Required action: Only some lines are wanted. Transcribe, exactly, the lines below from the line with "assign word_done = bit_valid" up to and including the line with "load_word = 1'b1;".

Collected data
[Start of section]

File: src/rtl/vn_word_packer.sv
`timescale 1ns/1ps
// vn_word_packer
// Packs the debiased single-bit TRNG stream into WORD_W-bit words and offers
// them to the key/seed loader over a valid/ready handshake. The bit source
// cannot be stalled. A completed word that finds the output register still
// occupied is dropped and counted. Bits already packed are never altered.
//
// Build option:
//   TRNG_REP_TEST_EN - adds a repetition-count health test on the bit stream.
//                      Without it health_fail is constant 0.
//
// Ports:
//   clk         - system clock, rising edge
//   reset       - synchronous, active-high; clears every register
//   bit_valid   - qualifies bit_in for one cycle
//   bit_in      - debiased random bit
//   word_valid  - word_data holds a complete word
//   word_ready  - consumer takes the word this cycle when word_valid=1
//   word_data   - packed word, first-received bit in the MSB
//   overflow    - sticky, at least one completed word was dropped
//   drop_cnt    - saturating count of dropped words
//   ovf_clr     - clears overflow, drop_cnt and health_fail
//   health_fail - sticky repetition-test failure
module vn_word_packer #(
   parameter int WORD_W     = 32,
   parameter int DROP_CNT_W = 8,
   parameter int REP_LIMIT  = 16
) (
   input  logic                  clk,
   input  logic                  reset,
   input  logic                  bit_valid,
   input  logic                  bit_in,
   output logic                  word_valid,
   input  logic                  word_ready,
   output logic [WORD_W-1:0]     word_data,
   output logic                  overflow,
   output logic [DROP_CNT_W-1:0] drop_cnt,
   input  logic                  ovf_clr,
   output logic                  health_fail
);

   localparam int CNT_W = $clog2(WORD_W);

   typedef enum logic {
      HOLD_EMPTY = 1'b0,
      HOLD_FULL  = 1'b1
   } hold_state_t;

   hold_state_t state, state_next;

   // The shift register only needs WORD_W-1 bits: the final bit of a word
   // is taken straight from bit_in when the word completes.
   logic [WORD_W-2:0] shreg;
   logic [CNT_W-1:0]  bit_cnt;
   logic [WORD_W-1:0] cw;
   logic              word_done;
   logic              rep_trip;
   logic              load_word;
   logic              drop;

   assign cw = {shreg, bit_in};

`ifdef TRNG_REP_TEST_EN
   localparam int RUN_W = $clog2(REP_LIMIT + 1);

   logic [RUN_W-1:0] rep_cnt;
   logic [RUN_W-1:0] run_len;
   logic             last_bit;
   logic             health_q;

   // Length of the current run of identical bits including this one. A
   // zero count means the run restarts here (after reset or a trip).
   always_comb begin
      run_len = RUN_W'(1);
      if (rep_cnt != '0 && bit_in == last_bit) begin
         run_len = rep_cnt + 1'b1;
      end
   end

   assign rep_trip = bit_valid && (run_len == RUN_W'(REP_LIMIT));

   // Run tracking and sticky failure flag. A trip takes priority over
   // ovf_clr so a failure in the clearing cycle is not lost.
   always_ff @(posedge clk) begin
      if (reset) begin
         rep_cnt  <= '0;
         last_bit <= 1'b0;
         health_q <= 1'b0;
      end else begin
         if (bit_valid) begin
            last_bit <= bit_in;
            rep_cnt  <= rep_trip ? '0 : run_len;
         end
         if (rep_trip) begin
            health_q <= 1'b1;
         end else if (ovf_clr) begin
            health_q <= 1'b0;
         end
      end
   end

   assign health_fail = health_q;
`else
   assign rep_trip    = 1'b0;
   // The repetition limit has no effect in this build.
   assign health_fail = 1'b0 & (REP_LIMIT == 0);
`endif

   // A word is complete on its last bit, unless that bit tripped the health
   // test, in which case the whole word is thrown away without counting.
   assign word_done = bit_valid && (bit_cnt == CNT_W'(WORD_W - 1)) && !rep_trip;

   // Holding-register control. With word_ready high in HOLD_FULL a new word
   // can replace the accepted one in the same cycle, so there is no bubble.
   always_comb begin
      state_next = state;
      load_word  = 1'b0;
      drop       = 1'b0;
      case (state)
         HOLD_EMPTY: begin
            if (word_done) begin
               load_word  = 1'b1;
               state_next = HOLD_FULL;
            end
         end
         HOLD_FULL: begin
            if (word_ready) begin
               if (word_done) begin
                  load_word = 1'b1;
               end else begin
                  state_next = HOLD_EMPTY;
               end
            end else if (word_done) begin
               drop = 1'b1;
            end
         end
         default: begin
            state_next = HOLD_EMPTY;
         end
      endcase
   end

   // State register.
   always_ff @(posedge clk) begin
      if (reset) begin
         state <= HOLD_EMPTY;
      end else begin
         state <= state_next;
      end
   end

   // Bit accumulator. A health-test trip discards the partial word,
   // including the bit that caused it.
   always_ff @(posedge clk) begin
      if (reset) begin
         shreg   <= '0;
         bit_cnt <= '0;
      end else if (rep_trip) begin
         shreg   <= '0;
         bit_cnt <= '0;
      end else if (bit_valid) begin
         shreg <= cw[WORD_W-2:0];
         if (bit_cnt == CNT_W'(WORD_W - 1)) begin
            bit_cnt <= '0;
         end else begin
            bit_cnt <= bit_cnt + 1'b1;
         end
      end
   end

   // Output word register. It only changes on a load, which keeps it stable
   // while the consumer is stalling.
   always_ff @(posedge clk) begin
      if (reset) begin
         word_data <= '0;
      end else if (load_word) begin
         word_data <= cw;
      end
   end

   // Drop bookkeeping. A drop in the same cycle as ovf_clr wins, so the count
   // restarts at one rather than being lost.
   always_ff @(posedge clk) begin
      if (reset) begin
         overflow <= 1'b0;
         drop_cnt <= '0;
      end else if (drop) begin
         overflow <= 1'b1;
         if (ovf_clr) begin
            drop_cnt <= DROP_CNT_W'(1);
         end else if (!(&drop_cnt)) begin
            drop_cnt <= drop_cnt + 1'b1;
         end
      end else if (ovf_clr) begin
         overflow <= 1'b0;
         drop_cnt <= '0;
      end
   end

   assign word_valid = (state == HOLD_FULL);

endmodule

File: config.mk
export PLATFORM = sky130hd
export DESIGN_NAME = vn_word_packer
export DESIGN_NICKNAME = d
export VERILOG_FILES = /design/src/rtl/vn_word_packer.sv
export SDC_FILE = /design/constraint.sdc
export NUM_CORES = 1
export LEC_CHECK = 0
export CORE_UTILIZATION = 48
export DETAILED_ROUTE_END_ITERATION = 7
export PLACE_DENSITY = 0.75
export SYNTH_ARGS = -nofsm -noshare
export SYNTH_HDL_FRONTEND = slang
export SYNTH_SLANG_ARGS = --single-unit
File: constraint.sdc
create_clock -name clk -period 1.7 [get_ports clk]
set_input_delay 0.425 -clock clk [delete_from_list [all_inputs] [get_ports clk]]
set_output_delay 0.425 -clock clk [all_outputs]
set_load 0.1 [all_outputs]
==> impl_metrics.json <==
{
  "cp-startpoint": "bit_cnt[1]",
  "ir_drop_mv": 0.656,
  "power_density_nw_per_um2": 839,
  "firstDrtPassIters": 4,
  "regArea_um2": 1580,
  "outcome": "finished clean",
  "io_pins": 49,
  "fin_crit_sh": 0.995,
  "critical_path_buf_inv_count": 1,
  "syn_nets": 348,
  "fin_crit_ps": 1690,
  "core_um2": 6060,
  "hold_violations": 0,
  "finalSetupViolations": 0,
  "ys_seq_area_frac": 0.505,
  "start_util": 0.510,
  "hold_path.class": "primary input to flip-flop",
  "vias": 2697,
  "grt_pass1_vias": 2516,
  "netlist_area_um2": 3090,
  "r2r_setup_slack_ps": 8,
  "arrival_ps": 1930,
  "crit_type": "flip-flop to flip-flop",
  "nets": 401,
  "n_antenna_cell": 0,
  "synth-seq-cells": 78,
  "finalSetupTns_ps": 0,
  "drive_gt1_frac": 0.267,
  "via_per_inst": 5.71,
  "worstSetupEndpoint": "drop_cnt[2]",
  "drv_slew": 0,
  "critPathMaxFanout": 8,
  "drtIter0Drc": 113,
  "finalPower_w": 0.00376,
  "worstSetupStartpointType": "flip-flop",
  "n_fill_cell": 427,
  "max_stage_delay_ps": 370,
  "skew_ps": 11.7,
  "dp_hpwl_mm": 4.66,
  "ant_nets": 0,
  "grt_usage": 0.227,
  "portBuffers": 47,
  "synth_cell_types": 39,
  "whs_ps": 289,
  "rsz0062_at_grt": "yes",
  "grt_pass1_wl_mm": 11.4,
  "multiInputGateArea_um2": 1450,
  "r2r-start": "bit_cnt[1]",
  "cp_common_cell": "ha_4",
  "cts_buffers": 9,
  "grt_max_degree": 37,
  "postCtsHoldBufs": 0,
  "crit_family": "simple AND/OR/NAND/NOR gates",
  "route.detailed.drc": 0,
  "synth_top_cell_by_area": "dfxtp_1",
  "h-tree-depth": 3,
  "clock_path_buffers": 2,
  "yosysWarnings": 0,
  "path_cells": "ha_4, and3_4, ha_4, nand4b_1, buf_6, a2111oi_1, nor3_1",
  "clk_pin_slew_ps": 90,
  "avgSynthCellArea_um2": 9.12,
  "crit_cells": 7,
  "place.gp.congestion": 0.817,
  "synth_top_area_share": 0.505,
  "fp.dieH_um": 82.3,
  "r2r_end": "drop_cnt[2]",
  "die_x_um": 82.3,
  "cts_sinks": 78,
  "max_freq_ghz": 0.591,
  "routed_wl_mm": 7.09,
  "cap_viol_max_count": 0,
  "antenna_found_initial": 0,
  "synth_edf_count": 0,
  "cp.required_ps": 1940,
  "p_leak_nw": 1.70,
  "cts_root_buf": "clkbuf_8",
  "synthTopCellsByArea": "dfxtp_1, mux2i_1, a21oi_1",
  "die_area_um2": 6770,
  "rr_worst_depth": 7,
  "cp_slowest_cell": "dfxtp_2",
  "ys.flop_type": "dfxtp_1",
  "grt.overflow.total": 0,
  "insertion_delay_ps": 360,
  "wire_per_inst_um": 15.0,
  "rows": 28,
  "syn_inst": 339,
  "synthArstFlopShare": 0,
  "cp-end-kind": "flip-flop",
  "area_growth_pct": 44.9,
  "cts_tree": "built"
}
## Yosys cell counts, drive strengths merged (2+ instances only)
cell and n:
mux2i 36, a2111oi 2, o21ai 34, inv 4, nor2 38, nand2b 2, nor4 2, dfxtp 78
nand3 35, nand2 6, nor3 2, and2 2, buf 9, nor2b 3, a21oi 39, a211oi 3
and3 2, and4 2, ha 3, clkbuf 20, a31oi 4
## worst reg2reg max path: stages, from the launching register on
cell	delay, ps
dfxtp_2	370
ha_4	140
and3_4	190
ha_4	130
nand4b_1	140
buf_6	180
a2111oi_1	330
nor3_1	90
## worst min path at each step
stage	slack, ps	to	from	cells after the start
after floorplan	440	word_data[31]	shreg[30]	2
after global placement	460	word_data[31]	shreg[30]	2
after detailed placement	470	word_data[31]	shreg[30]	2
after CTS	270	drop_cnt[0]	reset	2
after global routing	290	drop_cnt[0]	reset	2
final	290	drop_cnt[0]	reset	2
## cell usage in the layout, fill, tap and decap left out, drive strengths merged, types with 4 or more instances in the layout
cell type and n:
a21oi 39, a31oi 4, buf 68, clkbuf 10, dfxtp 78, inv 5, mux2i 36, nand2 6
nand3 35, nor2 38, o21ai 34
## registers in the layout, summed over array words and instances (netlist names)
| signal | cells |
|---|---|
| bit_cnt | 5 |
| drop_cnt | 8 |
| overflow | 1 |
| shreg | 31 |
| word_data | 32 |
| word_valid | 1 |
## logic make-up after synthesis
| group | Yosys count | synth area share |
|---|---|---|
| fa+ha+maj | 3 | 0.0121 |
| compound gates | 87 | 0.160 |
| other cells | 1 | 0.00121 |
| simple gates | 101 | 0.159 |
| flops | 78 | 0.505 |
| mux | 36 | 0.117 |
| buf+inv | 33 | 0.0457 |
## per-stage QoR
stage | std cells | setup slack [ps] | utilization | area (µm²)
final | 472 | 8.43 | 0.739 | 4480
after global routing | 472 | -66.8 | 0.739 | 4480
after CTS | 471 | 6.54 | 0.733 | 4440
after detailed placement | 454 | -140 | 0.686 | 4160
after global placement | 454 | -71.5 | 0.686 | 4160
after floorplan | 339 | 0.333 | - | 3140
## power breakdown
group	switching [W]	internal, W	total, W
clock network	0.000714	0.00107	0.00179
logic	0.0000820	0.0000532	0.000135
registers	0.00000644	0.00183	0.00184
total	0.000802	0.00296	0.00376
## per-layer routing
layer	track usage	wire length, µm	vias to the layer above
met4	0.119	123	0
met1	0.269	3140	1289
met3	0.0582	350	15
met5	0	0	-
li1	-	-	1312
met2	0.375	3470	81
## area by class of cell
cell class | count | share of cell area
Clock buffer | 10 | 0.0332
Multi-Input combinational cell | 228 | 0.323
Tap cell | 75 | 0.0209
Inverter | 4 | 0.00335
Timing Repair Buffer | 71 | 0.241
Clock inverter | 6 | 0.0257
Sequential cell | 78 | 0.353
## what timing repair did
item | CTS | global route
pin swaps | 2 | 1
buffers inserted | 1 | 1
endpoints found under the setup margin | 3 | 34
gates resized for setup | 2 | 11
Power figures use the tool's default switching activity.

[End of section]

Answer box:
   assign word_done = bit_valid && (bit_cnt == CNT_W'(WORD_W - 1)) && !rep_trip;

   // Holding-register control. With word_ready high in HOLD_FULL a new word
   // can replace the accepted one in the same cycle, so there is no bubble.
   always_comb begin
      state_next = state;
      load_word  = 1'b0;
      drop       = 1'b0;
      case (state)
         HOLD_EMPTY: begin
            if (word_done) begin
               load_word  = 1'b1;
               state_next = HOLD_FULL;
            end
         end
         HOLD_FULL: begin
            if (word_ready) begin
               if (word_done) begin
                  load_word = 1'b1;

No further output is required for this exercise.